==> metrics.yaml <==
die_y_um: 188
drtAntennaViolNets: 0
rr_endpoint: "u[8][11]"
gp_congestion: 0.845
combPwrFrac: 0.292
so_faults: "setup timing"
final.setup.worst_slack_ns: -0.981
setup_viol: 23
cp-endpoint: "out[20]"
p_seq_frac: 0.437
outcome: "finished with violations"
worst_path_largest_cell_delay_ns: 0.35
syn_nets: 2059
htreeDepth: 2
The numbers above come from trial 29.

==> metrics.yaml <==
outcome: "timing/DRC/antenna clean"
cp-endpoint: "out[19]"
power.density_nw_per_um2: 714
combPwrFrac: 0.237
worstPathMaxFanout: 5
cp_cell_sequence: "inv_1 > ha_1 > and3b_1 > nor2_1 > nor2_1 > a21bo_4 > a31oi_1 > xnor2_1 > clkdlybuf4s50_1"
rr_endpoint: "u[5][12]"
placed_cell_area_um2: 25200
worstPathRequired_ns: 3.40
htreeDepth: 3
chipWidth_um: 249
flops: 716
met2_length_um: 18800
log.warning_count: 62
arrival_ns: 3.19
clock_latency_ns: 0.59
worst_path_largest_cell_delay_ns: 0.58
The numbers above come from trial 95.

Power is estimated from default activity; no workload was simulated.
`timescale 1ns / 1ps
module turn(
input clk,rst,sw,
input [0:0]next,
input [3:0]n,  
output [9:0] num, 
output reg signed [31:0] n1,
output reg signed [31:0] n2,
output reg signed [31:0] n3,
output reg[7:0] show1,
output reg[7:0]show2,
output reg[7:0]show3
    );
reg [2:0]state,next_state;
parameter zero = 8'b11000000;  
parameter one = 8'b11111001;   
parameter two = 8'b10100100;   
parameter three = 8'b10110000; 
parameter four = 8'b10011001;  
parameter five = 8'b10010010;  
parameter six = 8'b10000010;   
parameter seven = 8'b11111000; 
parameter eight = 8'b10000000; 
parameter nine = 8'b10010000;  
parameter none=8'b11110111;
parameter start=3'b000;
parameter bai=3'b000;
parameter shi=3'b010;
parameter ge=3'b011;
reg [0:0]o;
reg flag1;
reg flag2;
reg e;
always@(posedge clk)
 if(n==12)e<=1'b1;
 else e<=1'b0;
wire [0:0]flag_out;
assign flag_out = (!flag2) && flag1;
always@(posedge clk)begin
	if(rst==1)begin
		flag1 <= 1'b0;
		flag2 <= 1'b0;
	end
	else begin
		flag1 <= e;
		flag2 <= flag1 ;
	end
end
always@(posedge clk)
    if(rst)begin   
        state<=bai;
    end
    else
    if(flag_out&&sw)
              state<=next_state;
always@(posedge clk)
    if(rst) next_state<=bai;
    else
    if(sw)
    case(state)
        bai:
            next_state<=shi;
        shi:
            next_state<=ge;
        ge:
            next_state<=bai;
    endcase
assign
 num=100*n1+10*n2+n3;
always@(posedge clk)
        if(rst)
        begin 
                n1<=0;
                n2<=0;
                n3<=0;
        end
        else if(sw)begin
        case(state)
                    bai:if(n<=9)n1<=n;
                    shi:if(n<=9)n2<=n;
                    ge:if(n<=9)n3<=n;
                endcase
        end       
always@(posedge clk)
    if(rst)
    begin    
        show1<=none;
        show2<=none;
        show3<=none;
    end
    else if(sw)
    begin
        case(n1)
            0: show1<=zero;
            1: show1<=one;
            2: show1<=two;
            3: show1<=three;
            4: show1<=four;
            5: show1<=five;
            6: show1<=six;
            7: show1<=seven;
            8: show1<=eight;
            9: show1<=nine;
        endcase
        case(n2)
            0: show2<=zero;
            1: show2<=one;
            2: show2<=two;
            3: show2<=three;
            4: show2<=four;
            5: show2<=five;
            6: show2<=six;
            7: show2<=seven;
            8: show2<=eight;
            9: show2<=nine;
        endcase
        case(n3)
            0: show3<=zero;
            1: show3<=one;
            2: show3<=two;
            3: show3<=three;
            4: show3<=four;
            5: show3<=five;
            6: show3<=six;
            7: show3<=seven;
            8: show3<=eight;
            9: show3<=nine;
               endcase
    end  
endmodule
==> flow/design.v <==
`default_nettype none
module organ_tone (
    input  logic        clk,
    input  logic        rst,
    input  logic [3:0]  SW,
    output logic        tone,
    output logic [15:0] lcd_freq
);
logic newclock;  
logic reset;  
logic [31:0]d;  
logic [31:0]desiredfreq;  
logic [23:0] LcdDisplay;  
logic [31:0] ScopeInfoB;  
getdesiredfreq getfreq (.clk(clk), .SW(SW[3:1]),.desiredfreq(desiredfreq),
.LcdDisplay(LcdDisplay),.LcdinfoDisplay(lcd_freq),.ScopeInfoB(ScopeInfoB));
counter counter1(.clk(clk), .reset(reset | rst), .Q(d));
clockdiv clockdiv1(.d(d),.desiredfreq(desiredfreq),.clk(clk),.rst(rst),.reset(reset),.newclock(newclock));
mux2 mux (.a(newclock), .b(1'b0),.sel(SW[0]),.out(tone));
endmodule
module counter(input logic clk, input logic reset, output logic [31:0] Q);
always_ff @ (posedge (clk))
begin 
	if (reset)
		begin
		Q<=32'b1;
		end
	else
		Q<=Q+32'b1;
end
endmodule
module clockdiv (input logic [31:0] d,input logic [31:0] desiredfreq,input logic clk, input logic rst, output logic reset, output logic newclock);
always_ff @ (posedge (clk))
begin
	if (rst)
		begin
		newclock<=1'b0;
		reset<=1'b0;
		end
	else if (d==((32'd25000000/(desiredfreq))-32'd1))
		begin
		newclock<=1'b1;
		end
	else if (d>=((32'd50000000/(desiredfreq))-32'b1))
		begin
		newclock<=1'b0;
		reset<=1'b1;
		end
	else
		begin
		newclock<= newclock;
		reset<=1'b0;
		end
end
endmodule
module getdesiredfreq (
input logic clk, 
input logic [2:0] SW,
output logic [31:0] desiredfreq, 
output logic [23:0] LcdDisplay,
output logic [15:0] LcdinfoDisplay,
output logic [31:0] ScopeInfoB);
parameter character_0 =8'h30;
parameter character_1 =8'h31;
parameter character_2 =8'h32;
parameter character_3 =8'h33;
parameter character_4 =8'h34;
parameter character_5 =8'h35;
parameter character_6 =8'h36;
parameter character_7 =8'h37;
parameter character_8 =8'h38;
parameter character_9 =8'h39;
parameter character_A =8'h41;
parameter character_B =8'h42;
parameter character_C =8'h43;
parameter character_D =8'h44;
parameter character_E =8'h45;
parameter character_F =8'h46;
parameter character_G =8'h47;
parameter character_H =8'h48;
parameter character_I =8'h49;
parameter character_J =8'h4A;
parameter character_K =8'h4B;
parameter character_L =8'h4C;
parameter character_M =8'h4D;
parameter character_N =8'h4E;
parameter character_O =8'h4F;
parameter character_P =8'h50;
parameter character_Q =8'h51;
parameter character_R =8'h52;
parameter character_S =8'h53;
parameter character_T =8'h54;
parameter character_U =8'h55;
parameter character_V =8'h56;
parameter character_W =8'h57;
parameter character_X =8'h58;
parameter character_Y =8'h59;
parameter character_Z =8'h5A;
parameter character_lowercase_a= 8'h61;
parameter character_lowercase_b= 8'h62;
parameter character_lowercase_c= 8'h63;
parameter character_lowercase_d= 8'h64;
parameter character_lowercase_e= 8'h65;
parameter character_lowercase_f= 8'h66;
parameter character_lowercase_g= 8'h67;
parameter character_lowercase_h= 8'h68;
parameter character_lowercase_i= 8'h69;
parameter character_lowercase_j= 8'h6A;
parameter character_lowercase_k= 8'h6B;
parameter character_lowercase_l= 8'h6C;
parameter character_lowercase_m= 8'h6D;
parameter character_lowercase_n= 8'h6E;
parameter character_lowercase_o= 8'h6F;
parameter character_lowercase_p= 8'h70;
parameter character_lowercase_q= 8'h71;
parameter character_lowercase_r= 8'h72;
parameter character_lowercase_s= 8'h73;
parameter character_lowercase_t= 8'h74;
parameter character_lowercase_u= 8'h75;
parameter character_lowercase_v= 8'h76;
parameter character_lowercase_w= 8'h77;
parameter character_lowercase_x= 8'h78;
parameter character_lowercase_y= 8'h79;
parameter character_lowercase_z= 8'h7A;
parameter character_colon = 8'h3A;           
parameter character_stop = 8'h2E;            
parameter character_semi_colon = 8'h3B;    
parameter character_minus = 8'h2D;          
parameter character_divide = 8'h2F;          
parameter character_plus = 8'h2B;           
parameter character_comma = 8'h2C;           
parameter character_less_than = 8'h3C;     
parameter character_greater_than = 8'h3E;  
parameter character_equals = 8'h3D;          
parameter character_question = 8'h3F;       
parameter character_dollar = 8'h24;          
parameter character_space=8'h20;            
parameter character_exclaim=8'h21;           
always_comb
	case(SW[2:0])
	3'b000: 
		begin
		desiredfreq=32'd523; 
		LcdDisplay={character_D,character_O,character_space}; 
		LcdinfoDisplay=16'h0523;
		ScopeInfoB={character_S,character_0,character_0,character_0};
		end
	3'b001: 
		begin 
		desiredfreq=32'd587; 
		LcdDisplay={character_R,character_E,character_space}; 
		LcdinfoDisplay=16'h0587;
		ScopeInfoB={character_S,character_0,character_0,character_1};
		end
	3'b010: 
		begin 
		desiredfreq=32'd659; 
		LcdDisplay={character_M, character_E,character_space}; 
		LcdinfoDisplay=16'h0659;
		ScopeInfoB={character_S,character_0,character_1,character_0};
		end
	3'b011: 
		begin 
		desiredfreq=32'd698; 
		LcdDisplay={character_F, character_A,character_space}; 
		LcdinfoDisplay=16'h0698;
		ScopeInfoB={character_S,character_0,character_1,character_1};
		end
	3'b100: 
		begin 
		desiredfreq=32'd783; 
		LcdDisplay={character_S, character_O,character_space}; 
		LcdinfoDisplay=16'h0783;
		ScopeInfoB={character_S,character_1,character_0,character_0};
		end
	3'b101: 
		begin 
		desiredfreq=32'd880; 
		LcdDisplay={character_L, character_A,character_space}; 
		LcdinfoDisplay=16'h0880;
		ScopeInfoB={character_S,character_1,character_0,character_1};
		end
	3'b110: 
		begin 
		desiredfreq=32'd987; 
		LcdDisplay={character_T, character_I,character_space};
		LcdinfoDisplay=16'h0987;
		ScopeInfoB={character_S,character_1,character_1,character_0};
		end
	3'b111: 
		begin 
		desiredfreq=32'd1046; 
		LcdDisplay={character_D, character_O, character_2};
		LcdinfoDisplay=16'h1046;
		ScopeInfoB={character_S,character_1,character_1,character_1};
		end
	default:
		begin 
		desiredfreq=32'd1000; 
		LcdDisplay={character_N, character_O,character_space};		
		LcdinfoDisplay=16'h1000;
		ScopeInfoB={character_S,character_lowercase_z,character_lowercase_z,character_lowercase_z};
		end 
	endcase
endmodule
module mux2 (input logic a, input logic b, input logic sel, output logic out);
assign out=sel?a:b;
endmodule
==> flow/run.sh <==
#!/bin/bash
# the make line also repeats each setting of config.mk as NAME=value (left out here)
make -C /OpenROAD-flow-scripts/flow DESIGN_CONFIG=/design/flow/config.mk WORK_HOME=/design/flow/orfs CLKGATE_MAP_FILE= finish
==> flow/config.mk <==
export PLATFORM = sky130hd
export DESIGN_NAME = organ_tone
export DESIGN_NICKNAME = organ_tone
export VERILOG_FILES = /design/flow/design.v
export SDC_FILE = /design/flow/constraint.sdc
export NUM_CORES = 4
export LEC_CHECK = 0
export ABC_AREA = 1
export CAP_MARGIN = 20
export CORE_MARGIN = 2
export CORE_UTILIZATION = 58
export HOLD_SLACK_MARGIN = -0.1
export SLEW_MARGIN = 20
==> flow/constraint.sdc <==
create_clock -name core_clock -period 57.4 [get_ports {clk}]
set_input_delay 11.4800 -clock core_clock [delete_from_list [all_inputs] [get_ports {clk}]]
set_output_delay 11.4800 -clock core_clock [all_outputs]
set_load 0.01 [all_outputs]
==> results of run 1 <==
==> per-layer routing <==
layer  GRT overflow  track usage
met1            119        0.787
met2            488        0.926
met3             81        0.602
met4            216        0.727
met5              4        0.414
==> stage by stage <==
stage | util | cell area, sq um
2_1_floorplan | - | 55700
3_3_place_gp | 0.798 | 74100
3_5_place_dp | 0.798 | 74100
4_1_cts | 0.822 | 76400
==> repair_timing <==
action | in CTS
gates resized | 262
gates cloned | 8
setup endpoints to repair | 2
pin swaps | 173
setup buffers | 155
==> reports/results.tsv, run 1 <==
stage	metric	value	unit
outcome	outcome	aborted with a tool error	
outcome	haltStage	global routing (5_1_grt)	
outcome	toolErrorMsg	[ERROR GRT-0232] Routing congestion too high. Check the congestion heatmap in the GUI.	
clocking	htreeDepth	2	
clocking	cts_made_buffers	5	
logic_synthesis	syn_avg_cell_area	5.62	sq um
logic_synthesis	synth-edff-count	0	
logic_synthesis	synth_chip_area	54100	sq um
logic_synthesis	xor_share	0.0606	
floorplan	fp.dieH	310	um
floorplan	ioPinCount	23	
logic_synthesis	syn_area	54100	sq um
logic_synthesis	top_logic_kind	simple AND/OR/NAND/NOR gates	
logic_synthesis	yosys.area.top_type	nand2_1	
placement	dp_cells	13200	
logic_synthesis	synth.top_cell.area_share	0.179	
logic_synthesis	top_cells_by_count	nand2_1 (2,582), inv_1 (1,329), nor2_1 (896)	
logic_synthesis	area_leaders	nand2_1 (18%), ha_1 (11%), inv_1 (9.2%)	
floorplan	rows	112	
logic_synthesis	synthAoiAreaFrac	0.127	
floorplan	die_w	310	um
clocking	root_buffer	clkbuf_16	
clocking	cts_buffer_depth	2	
clocking	clock-sinks	34	
logic_synthesis	synthArstFlopShare	0	
global_route	grtUsageTotal	0.768	
placement	dp_slack	-4.42	ns
logic_synthesis	ys_cells	9630	
floorplan	coreArea	92900	sq um
logic_synthesis	ys.flop_type	dfxtp_1	
logic_synthesis	syn_inst	9630	
floorplan	initCoreUtil	0.583	
logic_synthesis	synth.cellmix.adderShare	0.108	
placement	portBuffers	19	
global_route	overflow	908	
logic_synthesis	ys.flops	34	
floorplan	die_area	95800	sq um
logic_synthesis	ys_warn_count	3	
logic_synthesis	synth_seq_share	0.0126	
logic_synthesis	mux_share	0.00113	
clocking	postCtsHoldBufs	0	
logic_synthesis	simple_gate_area_frac	0.553	
logic_synthesis	synth.distinct_cells	106	
placement	gp_congestion	1.14	
placement	hpwl	199	mm
logic_synthesis	synth_top_cell_by_count	nand2_1
## top_module_d11
module top_module_d11(
    i_clk,
    i_reset,
    i_start,
    i_load,
    i_enc_dec,
    i_pt1,
    i_pt2,
    i_key1,
    i_key2,
    i_r,
    o_ct1,
    o_ct2,
    o_done
);
For scale: about 5900 cells after synthesis, ~910 flip-flops, ~710 I/O pins, ~0.058 mm^2 of cells after synthesis.
clock: 3.38 ns
lec_check: 0
cap_margin: 20
core_margin: 2
core_utilization: 72
cts_cluster_diameter: 178
cts_cluster_size: 99
place_density: 0.41
setup_slack_margin: 0.77
slew_margin: 20
tns_end_percent: 5
run.sh (not shown) runs the stock make flow with config.mk's settings and CLKGATE_MAP_FILE=.
The baseline did not get past global routing (5_1_grt), error GRT-0116.
Change:
CORE_UTILIZATION = 71   (was 72)
CTS_CLUSTER_DIAMETER = not set   (was 178)
CTS_CLUSTER_SIZE = not set   (was 99)
PLACE_DENSITY = 0.65   (was 0.41)
SETUP_SLACK_MARGIN = not set   (was 0.77)
TNS_END_PERCENT = not set   (was 5)
clock period = 4.32 ns   (was 3.38 ns; I/O delays follow)
Outcome: The new run ended with an error in global routing (5_1_grt) on GRT-0232. Area after synthesis stays the same. Die size goes up by about 1.4%. Synthesized cell count does not change.
Change:
CORE_UTILIZATION = 40   (was 71)
PLACE_DENSITY = not set   (was 0.65)
SETUP_SLACK_MARGIN = 0.1   (was not set)
clock period = 6.0 ns   (was 4.32 ns; I/O delays follow)
- The changed run completed without violations
- die size goes up by 76%
- synthesized cell count stays the same
- synthesized area stays the same

== run A ==
Starting RTL as in the previous note.
==> flow/config.mk <==
export PLATFORM = sky130hd
export DESIGN_NAME = top_module_d11
export DESIGN_NICKNAME = top_module_d11
export VERILOG_FILES = /design/flow/design.v
export SDC_FILE = /design/flow/constraint.sdc
export NUM_CORES = 4
export LEC_CHECK = 0
export ABC_AREA = 1
export CAP_MARGIN = 20
export CORE_MARGIN = 2
export CORE_UTILIZATION = 72
export CTS_CLUSTER_DIAMETER = 371
export CTS_CLUSTER_SIZE = 99
export PLACE_DENSITY = 0.36
export SETUP_SLACK_MARGIN = 0.1
export SLEW_MARGIN = 20
export TNS_END_PERCENT = 5
==> flow/constraint.sdc <==
create_clock -name core_clock -period 3.57 [get_ports {i_clk}]
set_input_delay 0.7140 -clock core_clock [delete_from_list [all_inputs] [get_ports {i_clk}]]
set_output_delay 0.7140 -clock core_clock [all_outputs]
set_load 0.01 [all_outputs]
Run status, run A: aborted in global routing (5_1_grt), error GRT-0232
For run B, these inputs were changed with respect to run A:
Settings: CTS_CLUSTER_SIZE removed (was 99); TNS_END_PERCENT removed (was 5); PLACE_DENSITY removed (was 0.36); CTS_CLUSTER_DIAMETER removed (was 371); CORE_UTILIZATION changed from 72 to 16; ABC_AREA removed (was 1); the clock period (ns, I/O delays scaled along) changed from 3.57 to 7.21.
## What came out
Run B: total CTS buffers 96 above run A
Compare run A and run B | minimum setup slack after placement higher: run B
Placed standard-cell area: run A and run B compared, higher one is run A
Chip area line of the yosys report on run B is down relative to run A.
Count of cells resized by post-cts repair was higher in the run labelled run A.
Run B finished every step from synthesis to the final layout, and the layout passed the timing, DRC and antenna checks.
What run A reported for gate count after technology mapping has to be multiplied by 0.75 to get the figure for run B.
Share of synthesized cell area in and-or and or-and compound cells: run A vs run B, no meaningful difference
[inputs] run C vs run B
Settings: swapping 16 for 58 in CORE_UTILIZATION; clearing SETUP_SLACK_MARGIN, which used to be 0.1; swapping 7.21 for 4.04 in the clock period (ns, I/O delays scaled along).
### Flow results
- Although it ran to completion, run C produced a layout that fails the final checks because of setup timing.
- From run B to run C the numbers moved as follows: setup slack has decreased; data arrival at the endpoint of the critical path saw a decrease; via density per instance went up.
Here is what was changed in the inputs of run D compared with run C.
Settings: SETUP_SLACK_MARGIN: unset -> 0.1; CTS_CLUSTER_SIZE: unset -> 46; the clock period (ns, I/O delays scaled along): 4.04 -> 4.76.
==> results <==
- Run D went all the way through synthesis, placement and routing and the layout is clean on timing, DRC and antenna.
- Compared with run C, run D shows a higher critical path data required time.
- Lower non-clock buffer count goes to run D over run C.
- Run D vs. run C: number of non-filler instances in the completed layout went down by 6.0%; final setup slack of the worst path shows an increase of 0.24 ns.
- Compared with run C, in run D critical path arrival increased 0.33 ns; number of fillers in the final layout increased 941; area growth from synthesis to layout decreased 10 points.
- Run D ended with less count of buffering cells on the critical path with inverters included than run C.
==> config.mk <==
export PLATFORM = sky130hd
export DESIGN_NAME = cpu
export DESIGN_NICKNAME = cpu
export VERILOG_FILES = /design/flow/design.v
export SDC_FILE = /design/flow/constraint.sdc
export NUM_CORES = 4
export LEC_CHECK = 0
export CAP_MARGIN = 20
export CORE_MARGIN = 2
export CORE_UTILIZATION = 72
export CTS_CLUSTER_DIAMETER = 397
export PLACE_DENSITY = 0.6
export SLEW_MARGIN = 20
==> constraint.sdc <==
create_clock -name core_clock -period 6.98 [get_ports {clk}]
set_input_delay 1.3960 -clock core_clock [delete_from_list [all_inputs] [get_ports {clk}]]
set_output_delay 1.3960 -clock core_clock [all_outputs]
set_load 0.01 [all_outputs]
==> run A <==
==> flow/design.v (excerpt) <==
module dmc_top (
    input         clk_i,
    input         rst_n_i,
    input         start_i,
    input         read_i,
    input         write_i,
    input  [31:0] address_i,
    input  [31:0] data_i,
    output [31:0] data_o,
    output        ready_o,
    output        mem_read_o,
    output        mem_write_o,
    output [31:0] mem_address_o,
    output [31:0] mem_data_o,
    input  [31:0] mem_data_i
);
localparam BLOCK_SIZE = 32;
localparam NUM_OF_BLOCKS_PER_LINE = 4;
localparam NUM_OF_CACHE_LINES = 4;
localparam ADDRESS_SIZE = 32;
localparam LINE_SIZE = NUM_OF_BLOCKS_PER_LINE * BLOCK_SIZE;
wire hit, read_flush, read_fetch, write_flush, write_fetch;
wire cache_read, cache_write, cache_read_line, cache_write_line;
wire [BLOCK_SIZE - 1: 0]   data_from_cache, data_to_cache;
wire [ADDRESS_SIZE - 1: 0] address_from_cache, address_to_cache;
wire [LINE_SIZE - 1: 0]    line_from_cache, line_to_cache;
DMC_Controller #(.BLOCK_SIZE(BLOCK_SIZE), .NUM_OF_BLOCKS_PER_LINE(NUM_OF_BLOCKS_PER_LINE),
                 .NUM_OF_CACHE_LINES(NUM_OF_CACHE_LINES), .ADDRESS_SIZE(ADDRESS_SIZE)) controller (
    .clk_i(clk_i),
  ...
make LEC_CHECK=0 ABC_AREA=1 CAP_MARGIN=20 CORE_MARGIN=2 CORE_UTILIZATION=72 CTS_CLUSTER_SIZE=73 PLACE_DENSITY=0.65 SETUP_SLACK_MARGIN=0.68 SLEW_MARGIN=20 TNS_END_PERCENT=5 finish   # period 2.33 ns
run.sh (not shown) runs the stock make flow with config.mk's settings and CLKGATE_MAP_FILE=.
==> inputs of run K, as changes to run A <==
- ABC_AREA: 1 -> not set
- CELL_PAD_IN_SITES_DETAIL_PLACEMENT: not set -> 2
- CORE_UTILIZATION: 72 -> 40
- CTS_CLUSTER_DIAMETER: not set -> 140
- CTS_CLUSTER_SIZE: 73 -> not set
- GPL_TIMING_DRIVEN: not set -> 0
- MAX_ROUTING_LAYER: not set -> met4
- PLACE_DENSITY: 0.65 -> not set
- SETUP_SLACK_MARGIN: 0.68 -> not set
- TNS_END_PERCENT: 5 -> not set
==> flow/constraint.sdc (replaced) <==
create_clock -name core_clock -period 5.3 [get_ports {clk_i}]
set_input_delay 1.0600 -clock core_clock [delete_from_list [all_inputs] [get_ports {clk_i}]]
set_output_delay 1.0600 -clock core_clock [all_outputs]
set_load 0.01 [all_outputs]
==> notes <==
- Run K completed, yet does not pass: negative setup slack. Run A completed and failed the layout checks on negative setup slack.
- Between run A and run K, the lower sequential power is in run K (gap about 130%, measured against run K).
- Between run A and run K, the lower synthesized cell count is in run K (gap about 50%, measured against run K).
- Flip-flop count is the same in run A and run K.
- Between run K and run A, the lower register-to-register slack is in run A (gap 0.57 ns).
- Via count: run K is lower than run A (18%).
- Clock power: run K is smaller than run A (about 50%).
- Between run A and run K, the lower design area is in run K (gap about 2.8%, measured against run K).
==> figures <==
metric	run K	run A
Count of multi-input gates	1119	2275
Die Area	146100 µm²	82980 µm²
Count of fill cells added during filler insertion	12395	3217
MI comb area	11330 µm²	11370 µm²
Routed met1 length	82910 µm	58160 µm
Run status	complete, but fails checks	complete, but fails checks
Reasons for failing layout checks	negative setup slack	negative setup slack
Power Internal	20630 µW	44840 µW
Worst hold path type	flip-flop to flip-flop	primary input to flip-flop
Total of endpoints with negative setup slack in the final report	31	743
Power attributed to sequential cells	13500 µW	30700 µW
RSZ-0062 raised after global routing	false	true
RD Place Congestion	0.8554	0.9867
Total area of sequential cells	45500 µm²	45510 µm²
Global-route wire length before repair	317500 µm	266100 µm
Setup slack at placement	-0.7691 ns	-0.4608 ns
Worst hold slack across all endpoints	0.3106 ns	0.2480 ns

==> trial 9 <==
Starting RTL as in the previous note.
clock: 2.33 ns
lec_check: 0
abc_area: 1
cap_margin: 10
core_aspect_ratio: 0.81
core_margin: 2
core_utilization: 72
cts_cluster_diameter: 325
cts_cluster_size: 20
hold_slack_margin: 0.05
min_routing_layer: met1
place_density_lb_addon: 0.02
setup_slack_margin: 0.31
slew_margin: 30
tns_end_percent: 40
==> build 28 (differences from trial 9) <==
==> flow/config.mk (replaced) <==
export PLATFORM = sky130hd
export DESIGN_NAME = dmc_top
export DESIGN_NICKNAME = dmc_top
export VERILOG_FILES = /design/flow/design.v
export SDC_FILE = /design/flow/constraint.sdc
export NUM_CORES = 4
export LEC_CHECK = 0
export CAP_MARGIN = 20
export CORE_MARGIN = 2
export CORE_UTILIZATION = 57
export SETUP_SLACK_MARGIN = 0.71
export SLEW_MARGIN = 20
==> flow/constraint.sdc (replaced) <==
create_clock -name core_clock -period 4.03 [get_ports {clk_i}]
set_input_delay 0.8060 -clock core_clock [delete_from_list [all_inputs] [get_ports {clk_i}]]
set_output_delay 0.8060 -clock core_clock [all_outputs]
set_load 0.01 [all_outputs]
==> build 42 (differences from trial 9) <==
==> flow/config.mk (replaced) <==
export PLATFORM = sky130hd
export DESIGN_NAME = dmc_top
export DESIGN_NICKNAME = dmc_top
export VERILOG_FILES = /design/flow/design.v
export SDC_FILE = /design/flow/constraint.sdc
export NUM_CORES = 4
export LEC_CHECK = 0
export CAP_MARGIN = 20
export CORE_MARGIN = 2
export CORE_UTILIZATION = 40
export SETUP_SLACK_MARGIN = 0.15
export SLEW_MARGIN = 20
==> flow/constraint.sdc (replaced) <==
create_clock -name core_clock -period 4.19 [get_ports {clk_i}]
set_input_delay 0.8380 -clock core_clock [delete_from_list [all_inputs] [get_ports {clk_i}]]
set_output_delay 0.8380 -clock core_clock [all_outputs]
set_load 0.01 [all_outputs]
==> run summary <==
Top delay family on crit path = simple AND/OR/NAND/NOR gates
Post-synth top cells = edfxtp_1, dfxtp_1, mux4_2, nor2_1, a21oi_1
largest net degree at the start of global routing = 181
xor+xnor area frac = 0.00991
status = complete, no violations
Die Span Y = 382 um
CP peak stage delay = 550 ps
final wirelength = 140000 um
met3 GRT Util = 0.0365
logic area = 11300 um2
fin cells = 5224
DR WL met3 = 9060 um
internal power = 26.0 mW
WP depth = 8
The numbers above come from build 42.

==> run summary <==
Max Used Layer = met5
Setup Viol. Count Final = 823
internal power = 38.5 mW
largest net degree at the start of global routing = 173
WP depth = 19
fin cells = 6065
final wirelength = 206000 um
Failed Checks = negative setup slack
setup ws final = -927 ps
Reg clk slew, reported paths = 90 ps
CP peak stage delay = 390 ps
GR Overflow Total = 0
status = complete, but fails checks
Post-synth top cells = edfxtp_1, nand2_1, nand3_1, o21ai_0, dfxtp_1
Top delay family on crit path = simple AND/OR/NAND/NOR gates
Registers, synthesis = 1590
Die Span Y = 260 um
met3 GRT Util = 0.220
number of cells on the worst hold path = 1
The numbers above come from trial 9.

==> run summary <==
status = complete, no violations
xor+xnor area frac = 0.00991
Top delay family on crit path = buffers and inverters
cell row count = 116
met3 GRT Util = 0.0664
Die Span Y = 321 um
CP peak stage delay = 540 ps
WP depth = 13
largest net degree at the start of global routing = 145
internal power = 26.6 mW
DR WL met3 = 13900 um
logic area = 11400 um2
CTS Hold Bufs = 0
fin cells = 4709
final wirelength = 153000 um
Post-synth top cells = edfxtp_1, dfxtp_1, mux4_2, nor2_1, a21oi_1
The numbers above come from build 28.

No activity file was given, so power comes from the tool's default toggle rates.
__________________________________________________
# ASSIGNMENT
Return nothing but the lines from the first line of the listing through the line with "htreeDepth: 2", please, keeping every one of them unchanged.

# ANSWER
==> metrics.yaml <==
die_y_um: 188
drtAntennaViolNets: 0
rr_endpoint: "u[8][11]"
gp_congestion: 0.845
combPwrFrac: 0.292
so_faults: "setup timing"
final.setup.worst_slack_ns: -0.981
setup_viol: 23
cp-endpoint: "out[20]"
p_seq_frac: 0.437
outcome: "finished with violations"
worst_path_largest_cell_delay_ns: 0.35
syn_nets: 2059
htreeDepth: 2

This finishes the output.